(Stored data)
═══

[src/design/bccd_pkg.sv]
`timescale 1ns / 1ps
// ----------------------------------------------------------------------------
// bccd_pkg
// Shared widths, register indexes, event codes and phase codes for the
// button chord click detector.
// ----------------------------------------------------------------------------
package bccd_pkg;

    // Number of debounced buttons (1..32); raw levels beyond eight read low
    localparam int BUTTONS   = 8;
    localparam int WIDE_W    = 32;
    localparam int HIST_W    = 4;

    localparam int RAW_W     = 8;
    localparam int ELAPSED_W = 16;
    localparam int MASK_W    = 8;
    localparam int EVSEL_W   = 3;
    localparam int TIME_W    = 16;
    localparam int PHASE_W   = 3;
    localparam int COUNT_W   = 8;

    localparam int S_DATA_W  = 24;
    localparam int M_DATA_W  = 24;

    localparam int CFG_IDX_W  = 2;
    localparam int CFG_DATA_W = 16;

    // Register indexes
    localparam logic [CFG_IDX_W-1:0] REG_CHORD_MASK = 2'd0;
    localparam logic [CFG_IDX_W-1:0] REG_EVENT_SEL  = 2'd1;
    localparam logic [CFG_IDX_W-1:0] REG_CLICK_TIME = 2'd2;
    localparam logic [CFG_IDX_W-1:0] REG_LONG_TIME  = 2'd3;

    // Register reset values
    localparam logic [MASK_W-1:0]  CHORD_MASK_RST = 8'd1;
    localparam logic [EVSEL_W-1:0] EVENT_SEL_RST  = 3'd3;
    localparam logic [TIME_W-1:0]  CLICK_TIME_RST = 16'd300;
    localparam logic [TIME_W-1:0]  LONG_TIME_RST  = 16'd1000;

    // Event codes
    localparam logic [EVSEL_W-1:0] EV_DOWN       = 3'd0;
    localparam logic [EVSEL_W-1:0] EV_UP         = 3'd1;
    localparam logic [EVSEL_W-1:0] EV_REPEAT     = 3'd2;
    localparam logic [EVSEL_W-1:0] EV_CLICK      = 3'd3;
    localparam logic [EVSEL_W-1:0] EV_DOUBLE     = 3'd4;
    localparam logic [EVSEL_W-1:0] EV_LONG_START = 3'd5;
    localparam logic [EVSEL_W-1:0] EV_LONG_HOLD  = 3'd6;

    // Phase codes
    localparam logic [PHASE_W-1:0] PH_IDLE   = 3'd0;
    localparam logic [PHASE_W-1:0] PH_FIRST  = 3'd1;
    localparam logic [PHASE_W-1:0] PH_WAIT   = 3'd2;
    localparam logic [PHASE_W-1:0] PH_REPEAT = 3'd3;
    localparam logic [PHASE_W-1:0] PH_LONG   = 3'd4;

    localparam logic [HIST_W-1:0]  HIST_ALL_HIGH = 4'hf;
    localparam logic [HIST_W-1:0]  HIST_ALL_LOW  = 4'h0;
    localparam logic [TIME_W-1:0]  TIMER_MAX     = 16'hffff;
    localparam logic [COUNT_W-1:0] COUNT_MAX     = 8'hff;

endpackage
$ cat src/design/gmg_pkg.sv
// Package for the grid mesh generator: result kinds, register indexes, widths.
// No dependencies.
package gmg_pkg;
	localparam int GRID_MAX_DEF = 256;
	localparam int CNT_W = 9;
	localparam int LEN_W = 16;
	localparam int CRD_W = 8;
	localparam int DIV_W = 24; // dividend width: 8-bit index times 16-bit length or 2^16

	localparam logic [1:0] KIND_VERTEX = 2'd0;
	localparam logic [1:0] KIND_TRI    = 2'd1;
	localparam logic [1:0] KIND_OUT    = 2'd2;

	localparam logic [1:0] REG_POINTS_X = 2'd0;
	localparam logic [1:0] REG_POINTS_Z = 2'd1;
	localparam logic [1:0] REG_LEN_X    = 2'd2;
	localparam logic [1:0] REG_LEN_Z    = 2'd3;

	// classified item handed from front to back
	typedef struct packed {
		logic       outside;
		logic       corner;
		logic [7:0] col;
		logic [7:0] row;
	} item_t;
endpackage

$ cat src/design/gmg_front.sv
// Front part of the grid mesh generator: accepts points, classifies them, queues them.
// Depends on gmg_pkg.
module gmg_front (
	input  logic                      clk,
	input  logic                      arst_n,
	input  logic                      in_valid,
	output logic                      in_ready,
	input  logic [7:0]                col,
	input  logic [7:0]                row,
	input  logic [gmg_pkg::CNT_W-1:0] nx,
	input  logic [gmg_pkg::CNT_W-1:0] nz,
	output logic                      q_valid,
	input  logic                      q_ready,
	output gmg_pkg::item_t            q_item
);
	import gmg_pkg::*;

	item_t      buf_q [2];
	logic       wp_q, rp_q;
	logic [1:0] cnt_q;
	logic       push, pop;
	item_t      cls;

	always_comb begin
		cls.col = col;
		cls.row = row;
		cls.outside = ({1'b0, col} >= nx) || ({1'b0, row} >= nz);
		cls.corner = ({1'b0, col} + 9'd1 < nx) && ({1'b0, row} + 9'd1 < nz);
	end

	assign in_ready = (cnt_q != 2'd2);
	assign push = in_valid && in_ready;
	assign q_valid = (cnt_q != 2'd0);
	assign pop = q_valid && q_ready;
	assign q_item = buf_q[rp_q];

	always_ff @(posedge clk) begin
		if (push) begin
			buf_q[wp_q] <= cls;
		end
	end

	always_ff @(posedge clk or negedge arst_n) begin
		if (!arst_n) begin
			wp_q <= 1'b0;
			rp_q <= 1'b0;
			cnt_q <= 2'd0;
		end else begin
			if (push) wp_q <= ~wp_q;
			if (pop) rp_q <= ~rp_q;
			cnt_q <= cnt_q + {1'b0, push} - {1'b0, pop};
		end
	end
endmodule
$ cat src/design/fahp_pkg.sv
`default_nettype none

package fahp_pkg;

   localparam int unsigned SecW   = 4;
   localparam int unsigned CountW = 16;
   localparam int unsigned TotalW = 20;
   localparam int unsigned StampW = 64;
   localparam int unsigned LenW   = 16;
   localparam int unsigned NumLen = 4;

   // section codes, also the parser phase
   localparam logic [SecW-1:0] SEC_ID      = 4'd0;
   localparam logic [SecW-1:0] SEC_STAMP   = 4'd1;
   localparam logic [SecW-1:0] SEC_CRTLEN  = 4'd2;
   localparam logic [SecW-1:0] SEC_CRT     = 4'd3;
   localparam logic [SecW-1:0] SEC_EPHLEN  = 4'd4;
   localparam logic [SecW-1:0] SEC_EPH     = 4'd5;
   localparam logic [SecW-1:0] SEC_DATALEN = 4'd6;
   localparam logic [SecW-1:0] SEC_DATA    = 4'd7;
   localparam logic [SecW-1:0] SEC_SIGLEN  = 4'd8;
   localparam logic [SecW-1:0] SEC_SIG     = 4'd9;
   localparam logic [SecW-1:0] SEC_EXCESS  = 4'd10;

   localparam logic [1:0] ST_OK       = 2'd0;
   localparam logic [1:0] ST_SHORT    = 2'd1;
   localparam logic [1:0] ST_TRUNC    = 2'd2;
   localparam logic [1:0] ST_TRAILING = 2'd3;

   localparam logic [TotalW-1:0] TotalMax = '1;

   typedef logic [LenW-1:0] len_array_type [NumLen];

   typedef struct packed {
      logic [SecW-1:0]          phase;
      logic [CountW-1:0]        section_count;
      logic [TotalW-1:0]        total_count;
      logic [StampW-1:0]        stamp;
      logic [NumLen-1:0][LenW-1:0] lens;
   } fahp_state_type;

   typedef struct packed {
      logic [7:0]               byte_out;
      logic [SecW-1:0]          section;
      logic                     is_done;
      logic [1:0]               status;
      logic [StampW-1:0]        timestamp;
      logic [NumLen-1:0][LenW-1:0] lens;
   } fahp_rsp_type;

   // length register belonging to a length phase or to the section it sizes
   function automatic logic [1:0] len_index(input logic [SecW-1:0] ph);
      return ph[2:1] - 2'd1;
   endfunction

   function automatic logic is_len_phase(input logic [SecW-1:0] ph);
      return (ph == SEC_CRTLEN) || (ph == SEC_EPHLEN) || (ph == SEC_DATALEN) ||
             (ph == SEC_SIGLEN);
   endfunction

   function automatic logic is_body_phase(input logic [SecW-1:0] ph);
      return (ph == SEC_CRT) || (ph == SEC_EPH) || (ph == SEC_DATA) || (ph == SEC_SIG);
   endfunction

endpackage

`default_nettype wire

$ cat src/design/fahp_step.sv
`default_nettype none

module fahp_step import fahp_pkg::*; #(
   parameter int unsigned ID_BYTES  = 16,
   parameter int unsigned MIN_BYTES = 32
) (
   input  fahp_state_type state_cur,
   input  logic [7:0]     byte_in,
   input  logic           last_byte,
   output fahp_state_type state_nxt,
   output fahp_rsp_type   rsp
);

   fahp_state_type    upd;
   logic [CountW-1:0] sc_inc;
   logic [CountW-1:0] size;
   logic [SecW-1:0]   ph_adv;
   logic [1:0]        status;

   always_comb begin
      upd = state_cur;
      sc_inc = state_cur.section_count + CountW'(1);
      ph_adv = state_cur.phase + SecW'(1);

      if (state_cur.total_count != TotalMax) begin
         upd.total_count = state_cur.total_count + TotalW'(1);
      end

      unique case (state_cur.phase)
         SEC_ID:    size = CountW'(ID_BYTES);
         SEC_STAMP: size = CountW'(8);
         SEC_CRT, SEC_EPH, SEC_DATA, SEC_SIG:
                    size = state_cur.lens[len_index(state_cur.phase)];
         default:   size = CountW'(2);
      endcase

      if (state_cur.phase < SEC_EXCESS) begin
         if (state_cur.phase == SEC_STAMP) begin
            upd.stamp = {state_cur.stamp[StampW-9:0], byte_in};
         end else if (is_len_phase(state_cur.phase)) begin
            upd.lens[len_index(state_cur.phase)] =
               {state_cur.lens[len_index(state_cur.phase)][7:0], byte_in};
         end
         if (sc_inc >= size) begin
            // empty sections are skipped straight to the next length field, or to excess after the signature
            if (is_body_phase(ph_adv) && upd.lens[len_index(ph_adv)] == '0) begin
               upd.phase = ph_adv + SecW'(1);
            end else begin
               upd.phase = ph_adv;
            end
            upd.section_count = '0;
         end else begin
            upd.section_count = sc_inc;
         end
      end

      priority if (upd.total_count < TotalW'(MIN_BYTES)) begin
         status = ST_SHORT;
      end else if (upd.phase != SEC_EXCESS) begin
         status = ST_TRUNC;
      end else if (state_cur.phase == SEC_EXCESS) begin
         status = ST_TRAILING;
      end else begin
         status = ST_OK;
      end

      rsp = '0;
      rsp.byte_out = byte_in;
      rsp.section  = state_cur.phase;
      if (last_byte) begin
         rsp.is_done = 1'b1;
         rsp.status  = status;
         if (status == ST_OK) begin
            rsp.timestamp = upd.stamp;
            rsp.lens      = upd.lens;
         end
      end

      state_nxt = last_byte ? fahp_state_type'('0) : upd;
   end

endmodule

`default_nettype wire

$ cat src/design/flow_alloc_header_parser_top.sv
// channel  | direction | handshake              | payload
// req_     | in        | req_valid / req_ready  | byte_in, last_byte
// rsp_     | out       | rsp_valid / rsp_ready  | byte_out, section, is_done, status,
//          |           |                        | timestamp_out, cert/ephkey/data/sig_len
//
// One word in, one word out, one per cycle unless rsp_ready stalls; the result of
// a word is held in the single result register behind the parser step logic.
// Reset is synchronous and returns the parser to the start of a header.
// A word is taken whenever the result register is empty or being drained, so
// a stall on rsp_ready holds off req_ready only while the result is stuck.
// After the final byte the parser state is cleared for the next header.
`default_nettype none

module flow_alloc_header_parser_top import fahp_pkg::*; #(
   parameter int unsigned ID_BYTES  = 16,
   parameter int unsigned MIN_BYTES = 32
) (
   input  wire logic         clock,
   input  wire logic         reset,
   input  wire logic         req_valid,
   output logic              req_ready,
   input  wire logic [7:0]   req_byte_in,
   input  wire logic         req_last_byte,
   output logic              rsp_valid,
   input  wire logic         rsp_ready,
   output logic [7:0]        rsp_byte_out,
   output logic [SecW-1:0]   rsp_section,
   output logic              rsp_is_done,
   output logic [1:0]        rsp_status,
   output logic [StampW-1:0] rsp_timestamp_out,
   output logic [LenW-1:0]   rsp_cert_len,
   output logic [LenW-1:0]   rsp_ephkey_len,
   output logic [LenW-1:0]   rsp_data_len,
   output logic [LenW-1:0]   rsp_sig_len
);

   fahp_state_type state_ff, state_in;
   fahp_rsp_type   rsp_ff, rsp_in;
   logic           rsp_valid_ff, rsp_valid_in;
   logic           req_fire;

   fahp_step #(
      .ID_BYTES  (ID_BYTES),
      .MIN_BYTES (MIN_BYTES)
   ) u_step (
      .state_cur (state_ff),
      .byte_in   (req_byte_in),
      .last_byte (req_last_byte),
      .state_nxt (state_in),
      .rsp       (rsp_in)
   );

   assign req_ready = !rsp_valid_ff || rsp_ready;
   assign req_fire  = req_valid && req_ready;

   always_comb begin
      rsp_valid_in = rsp_valid_ff;
      if (req_fire) begin
         rsp_valid_in = 1'b1;
      end else if (rsp_ready) begin
         rsp_valid_in = 1'b0;
      end
   end

   always_ff @(posedge clock) begin
      if (reset) begin
         state_ff     <= '0;
         rsp_valid_ff <= 1'b0;
      end else begin
         rsp_valid_ff <= rsp_valid_in;
         if (req_fire) begin
            state_ff <= state_in;
         end
      end
   end

   always_ff @(posedge clock) begin
      if (req_fire) begin
         rsp_ff <= rsp_in;
      end
   end

   assign rsp_valid         = rsp_valid_ff;
   assign rsp_byte_out      = rsp_ff.byte_out;
   assign rsp_section       = rsp_ff.section;
   assign rsp_is_done       = rsp_ff.is_done;
   assign rsp_status        = rsp_ff.status;
   assign rsp_timestamp_out = rsp_ff.timestamp;
   assign rsp_cert_len      = rsp_ff.lens[0];
   assign rsp_ephkey_len    = rsp_ff.lens[1];
   assign rsp_data_len      = rsp_ff.lens[2];
   assign rsp_sig_len       = rsp_ff.lens[3];

   a_last_clears: assert property (@(posedge clock) disable iff (reset)
      req_fire && req_last_byte |=> state_ff.phase == SEC_ID && state_ff.total_count == '0)
      else $error("parser state not cleared after final byte");

   a_phase_range: assert property (@(posedge clock) disable iff (reset)
      state_ff.phase <= SEC_EXCESS)
      else $error("phase beyond excess section");

   a_id_count: assert property (@(posedge clock) disable iff (reset)
      state_ff.phase == SEC_ID |-> state_ff.total_count == TotalW'(state_ff.section_count))
      else $error("identifier byte count disagrees with header count");

   a_fail_zeroed: assert property (@(posedge clock) disable iff (reset)
      rsp_valid_ff && rsp_ff.status != ST_OK |-> rsp_ff.timestamp == '0 && rsp_ff.lens == '0)
      else $error("fields reported on a failed header");

   a_mid_status: assert property (@(posedge clock) disable iff (reset)
      rsp_valid_ff && !rsp_ff.is_done |-> rsp_ff.status == ST_OK)
      else $error("status set on a non-final word");

endmodule

`default_nettype wire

═══

GOAL OF THE EXERCISE:
In the data above, repeat exactly each line from the first through the line that contains "localparam logic [EVSEL_W-1:0] EVENT_SEL_RST", and give nothing else.

ANSWER TO THIS TASK:
[src/design/bccd_pkg.sv]
`timescale 1ns / 1ps
// ----------------------------------------------------------------------------
// bccd_pkg
// Shared widths, register indexes, event codes and phase codes for the
// button chord click detector.
// ----------------------------------------------------------------------------
package bccd_pkg;

    // Number of debounced buttons (1..32); raw levels beyond eight read low
    localparam int BUTTONS   = 8;
    localparam int WIDE_W    = 32;
    localparam int HIST_W    = 4;

    localparam int RAW_W     = 8;
    localparam int ELAPSED_W = 16;
    localparam int MASK_W    = 8;
    localparam int EVSEL_W   = 3;
    localparam int TIME_W    = 16;
    localparam int PHASE_W   = 3;
    localparam int COUNT_W   = 8;

    localparam int S_DATA_W  = 24;
    localparam int M_DATA_W  = 24;

    localparam int CFG_IDX_W  = 2;
    localparam int CFG_DATA_W = 16;

    // Register indexes
    localparam logic [CFG_IDX_W-1:0] REG_CHORD_MASK = 2'd0;
    localparam logic [CFG_IDX_W-1:0] REG_EVENT_SEL  = 2'd1;
    localparam logic [CFG_IDX_W-1:0] REG_CLICK_TIME = 2'd2;
    localparam logic [CFG_IDX_W-1:0] REG_LONG_TIME  = 2'd3;

    // Register reset values
    localparam logic [MASK_W-1:0]  CHORD_MASK_RST = 8'd1;
    localparam logic [EVSEL_W-1:0] EVENT_SEL_RST  = 3'd3;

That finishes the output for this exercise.